Background: an optimization exercise with open tools, aiming at small area and a short achievable clock period. Do not read the settings as production practice. Function was checked by simulation only, so behaviour that the tests miss may differ from the original. No activity file was given, so power comes from the tool's default toggle rates.

==> inputs of zinc <==
==> flow/design.v (excerpt) <==
module dsp_27x27u #(
    parameter LATENCY = 2,
    parameter AX_WIDTH = 27,
    parameter AY_WIDTH = 27,
    parameter RESULT_A_WIDTH = 54
) (
    input   clock,
    input   resetn,
    input   ivalid,
    input   iready,
    output  ovalid,
    output  oready,
    input [AX_WIDTH-1:0] ax,
    input [AY_WIDTH-1:0] ay,
    output [RESULT_A_WIDTH-1:0] resulta
);
    reg [26:0] xr;
    reg [28:0] x3r;
    reg [8:0] negr;
    reg [8:0] oner;
    reg [8:0] twor;
    reg [8:0] thrr;
    reg [8:0] fourr;
    reg ytop;
    reg [12:0] lowr;
    reg pr12;
    reg gr12;
    reg pr13;
    reg gr13;
    reg pr14;
    reg gr14;
    reg pr15;
    reg gr15;
    reg pr16;
    reg gr16;
    reg pr17;
    reg gr17;
    reg pr18;
    reg gr18;
    reg pr19;
    reg gr19;
    reg pr20;
    reg gr20;
    reg pr21;
    reg gr21;
    reg pr22;
    reg gr22;
    reg pr23;
    reg gr23;
    reg pr24;
    reg gr24;
    reg pr25;
    reg gr25;
    reg pr26;
    reg gr26;
    reg pr27;
    reg gr27;
    reg pr28;
    reg gr28;
    reg pr29;
    reg gr29;
    reg pr30;
    reg gr30;
    reg pr31;
    reg gr31;
    reg pr32;
    reg gr32;
    reg pr33;
    reg gr33;
    reg pr34;
    reg gr34;
    reg pr35;
    reg gr35;
    reg pr36;
    reg gr36;
    reg pr37;
    reg gr37;
    reg pr38;
    reg gr38;
    reg pr39;
    reg gr39;
    reg pr40;
    reg gr40;
    reg pr41;
    reg gr41;
    reg pr42;
    reg gr42;
    reg pr43;
    reg gr43;
    reg pr44;
    reg gr44;
    reg pr45;
    reg gr45;
    reg pr46;
    reg gr46;
    reg pr47;
    reg gr47;
    reg pr48;
    reg gr48;
    reg pr49;
    reg gr49;
    reg pr50;
    reg gr50;
    reg pr51;
    reg gr51;
    reg pr52;
    reg gr52;
    reg pr53;
    reg gr53;
    wire pp1;
    wire pp2;
    wire pp3;
    wire pp4;
    wire pp5;
    wire pp6;
    wire pp7;
    wire pp8;
    wire pp9;
  ...
Settings: LEC_CHECK=0, CAP_MARGIN=20, CORE_MARGIN=2, CORE_UTILIZATION=45, SETUP_SLACK_MARGIN=5.0, SLEW_MARGIN=20, SYNTH_HIERARCHICAL=1, SYNTH_MINIMUM_KEEP_SIZE=0, TNS_END_PERCENT=5; clock period 8.5 ns.
run.sh (not shown) runs the stock make flow with config.mk's settings and CLKGATE_MAP_FILE= SYNTH_SCRIPT=/design/flow/synth_recipe.tcl, a recipe that flattens the netlist after the stock synthesis.
==> inputs of maple, as changes to zinc <==
Settings changed: CORE_UTILIZATION 45 to 60, SETUP_SLACK_MARGIN 5.0 to 4.8, TNS_END_PERCENT 5 to 10.
==> inputs of sierra, as changes to zinc <==
Settings changed: SETUP_SLACK_MARGIN 5.0 to 4.8, TNS_END_PERCENT 5 to 10.
==> qor summary <==
| quantity | zinc | sierra | maple |
|---|---|---|---|
| Final design utilization | 51.8% | 52.0% | 68.6% |
| Power density normalized to cell area | 463 nW/um^2 | 459 nW/um^2 | 467 nW/um^2 |
| Final cell count without fillers | 2891 | 2894 | 2704 |
| Final hold slack | 0.892 ns | 0.773 ns | 0.923 ns |
| Number of buffers and inverters on the critical path | 2 | 1 | 4 |
| Clock network power consumption | 0.823 mW | 0.817 mW | 0.815 mW |
| Min-delay src | x3r[0]$_DFF_P_ | negr[0]$_DFF_P_ | x3r[0]$_DFF_P_ |
| Post-layout minimum cycle time | 4.04 ns | 4.01 ns | 4.05 ns |
| Share of power burned in combinational logic | 77.7% | 77.5% | 77.6% |
| Share of the clock period used by the worst path | 47.5% | 47.2% | 47.6% |
| Plain + repair buffers | 211 | 215 | 221 |
| Outcome | timing/DRC/antenna clean | timing/DRC/antenna clean | timing/DRC/antenna clean |
| Wire length on met2 | 31.3 mm | 31.2 mm | 30.5 mm |
| Metal-1 WL | 30.7 mm | 30.9 mm | 28.2 mm |
| Number of search-and-repair iterations in the first detailed-routing pass | 8 | 6 | 8 |
| Switching share of total power | 43.0% | 42.7% | 43.0% |

[re-timing with driven ports]
No port has a modelled driver above. Below, the same layouts with a new extraction and two added sets of constraints. Step 1 (the two cells are an assumption about what drives the block):
set clk [get_ports {clock}]
set_driving_cell -lib_cell sky130_fd_sc_hd__clkbuf_16 $clk
set_driving_cell -lib_cell sky130_fd_sc_hd__buf_2 [delete_from_list [all_inputs] $clk]
Step 2, shift: input delay + t, output delay - t, t = (earliest + latest rising clock arrival at the registers) / 2. This alone moves slack from input paths to output paths. Three values: ideal ports, drivers, drivers and shift; two values: the first two.
| run | t, ns | setup WS [ns] | clock arrival spread, ns | slew at the worst register clock pin (ns) | worst data-port slew with drivers (ns) |
|---|---|---|---|---|---|
| zinc | 0.521 | 4.463 / 4.408 / 4.168 | 0.020 / 0.020 | 0.09 / 0.09 | 0.04 |
| maple | 0.514 | 4.450 / 4.390 / 4.131 | 0.025 / 0.025 | 0.09 / 0.09 | 0.04 |
| sierra | 0.522 | 4.488 / 4.433 / 4.155 | 0.016 / 0.017 | 0.08 / 0.08 | 0.04 |
After both steps setup and hold are still met in every run listed. For sierra, which loses most, drivers alone change the setup slack by -0.055 ns; drivers and shift together by -0.333 ns.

■ ■ ■ ■ ■ ■ ■

## WHAT YOU NEED TO DO
Down to the last line, copy the entries above exactly.

## THE ANSWER
Background: an optimization exercise with open tools, aiming at small area and a short achievable clock period. Do not read the settings as production practice. Function was checked by simulation only, so behaviour that the tests miss may differ from the original. No activity file was given, so power comes from the tool's default toggle rates.

==> inputs of zinc <==
==> flow/design.v (excerpt) <==
module dsp_27x27u #(
    parameter LATENCY = 2,
    parameter AX_WIDTH = 27,
    parameter AY_WIDTH = 27,
    parameter RESULT_A_WIDTH = 54
) (
    input   clock,
    input   resetn,
    input   ivalid,
    input   iready,
    output  ovalid,
    output  oready,
    input [AX_WIDTH-1:0] ax,
    input [AY_WIDTH-1:0] ay,
    output [RESULT_A_WIDTH-1:0] resulta
);
    reg [26:0] xr;
    reg [28:0] x3r;
    reg [8:0] negr;
    reg [8:0] oner;
    reg [8:0] twor;
    reg [8:0] thrr;
    reg [8:0] fourr;
    reg ytop;
    reg [12:0] lowr;
    reg pr12;
    reg gr12;
    reg pr13;
    reg gr13;
    reg pr14;
    reg gr14;
    reg pr15;
    reg gr15;
    reg pr16;
    reg gr16;
    reg pr17;
    reg gr17;
    reg pr18;
    reg gr18;
    reg pr19;
    reg gr19;
    reg pr20;
    reg gr20;
    reg pr21;
    reg gr21;
    reg pr22;
    reg gr22;
    reg pr23;
    reg gr23;
    reg pr24;
    reg gr24;
    reg pr25;
    reg gr25;
    reg pr26;
    reg gr26;
    reg pr27;
    reg gr27;
    reg pr28;
    reg gr28;
    reg pr29;
    reg gr29;
    reg pr30;
    reg gr30;
    reg pr31;
    reg gr31;
    reg pr32;
    reg gr32;
    reg pr33;
    reg gr33;
    reg pr34;
    reg gr34;
    reg pr35;
    reg gr35;
    reg pr36;
    reg gr36;
    reg pr37;
    reg gr37;
    reg pr38;
    reg gr38;
    reg pr39;
    reg gr39;
    reg pr40;
    reg gr40;
    reg pr41;
    reg gr41;
    reg pr42;
    reg gr42;
    reg pr43;
    reg gr43;
    reg pr44;
    reg gr44;
    reg pr45;
    reg gr45;
    reg pr46;
    reg gr46;
    reg pr47;
    reg gr47;
    reg pr48;
    reg gr48;
    reg pr49;
    reg gr49;
    reg pr50;
    reg gr50;
    reg pr51;
    reg gr51;
    reg pr52;
    reg gr52;
    reg pr53;
    reg gr53;
    wire pp1;
    wire pp2;
    wire pp3;
    wire pp4;
    wire pp5;
    wire pp6;
    wire pp7;
    wire pp8;
    wire pp9;
  ...
Settings: LEC_CHECK=0, CAP_MARGIN=20, CORE_MARGIN=2, CORE_UTILIZATION=45, SETUP_SLACK_MARGIN=5.0, SLEW_MARGIN=20, SYNTH_HIERARCHICAL=1, SYNTH_MINIMUM_KEEP_SIZE=0, TNS_END_PERCENT=5; clock period 8.5 ns.
run.sh (not shown) runs the stock make flow with config.mk's settings and CLKGATE_MAP_FILE= SYNTH_SCRIPT=/design/flow/synth_recipe.tcl, a recipe that flattens the netlist after the stock synthesis.
==> inputs of maple, as changes to zinc <==
Settings changed: CORE_UTILIZATION 45 to 60, SETUP_SLACK_MARGIN 5.0 to 4.8, TNS_END_PERCENT 5 to 10.
==> inputs of sierra, as changes to zinc <==
Settings changed: SETUP_SLACK_MARGIN 5.0 to 4.8, TNS_END_PERCENT 5 to 10.
==> qor summary <==
| quantity | zinc | sierra | maple |
|---|---|---|---|
| Final design utilization | 51.8% | 52.0% | 68.6% |
| Power density normalized to cell area | 463 nW/um^2 | 459 nW/um^2 | 467 nW/um^2 |
| Final cell count without fillers | 2891 | 2894 | 2704 |
| Final hold slack | 0.892 ns | 0.773 ns | 0.923 ns |
| Number of buffers and inverters on the critical path | 2 | 1 | 4 |
| Clock network power consumption | 0.823 mW | 0.817 mW | 0.815 mW |
| Min-delay src | x3r[0]$_DFF_P_ | negr[0]$_DFF_P_ | x3r[0]$_DFF_P_ |
| Post-layout minimum cycle time | 4.04 ns | 4.01 ns | 4.05 ns |
| Share of power burned in combinational logic | 77.7% | 77.5% | 77.6% |
| Share of the clock period used by the worst path | 47.5% | 47.2% | 47.6% |
| Plain + repair buffers | 211 | 215 | 221 |
| Outcome | timing/DRC/antenna clean | timing/DRC/antenna clean | timing/DRC/antenna clean |
| Wire length on met2 | 31.3 mm | 31.2 mm | 30.5 mm |
| Metal-1 WL | 30.7 mm | 30.9 mm | 28.2 mm |
| Number of search-and-repair iterations in the first detailed-routing pass | 8 | 6 | 8 |
| Switching share of total power | 43.0% | 42.7% | 43.0% |

[re-timing with driven ports]
No port has a modelled driver above. Below, the same layouts with a new extraction and two added sets of constraints. Step 1 (the two cells are an assumption about what drives the block):
set clk [get_ports {clock}]
set_driving_cell -lib_cell sky130_fd_sc_hd__clkbuf_16 $clk
set_driving_cell -lib_cell sky130_fd_sc_hd__buf_2 [delete_from_list [all_inputs] $clk]
Step 2, shift: input delay + t, output delay - t, t = (earliest + latest rising clock arrival at the registers) / 2. This alone moves slack from input paths to output paths. Three values: ideal ports, drivers, drivers and shift; two values: the first two.
| run | t, ns | setup WS [ns] | clock arrival spread, ns | slew at the worst register clock pin (ns) | worst data-port slew with drivers (ns) |
|---|---|---|---|---|---|
| zinc | 0.521 | 4.463 / 4.408 / 4.168 | 0.020 / 0.020 | 0.09 / 0.09 | 0.04 |
| maple | 0.514 | 4.450 / 4.390 / 4.131 | 0.025 / 0.025 | 0.09 / 0.09 | 0.04 |
| sierra | 0.522 | 4.488 / 4.433 / 4.155 | 0.016 / 0.017 | 0.08 / 0.08 | 0.04 |
After both steps setup and hold are still met in every run listed. For sierra, which loses most, drivers alone change the setup slack by -0.055 ns; drivers and shift together by -0.333 ns.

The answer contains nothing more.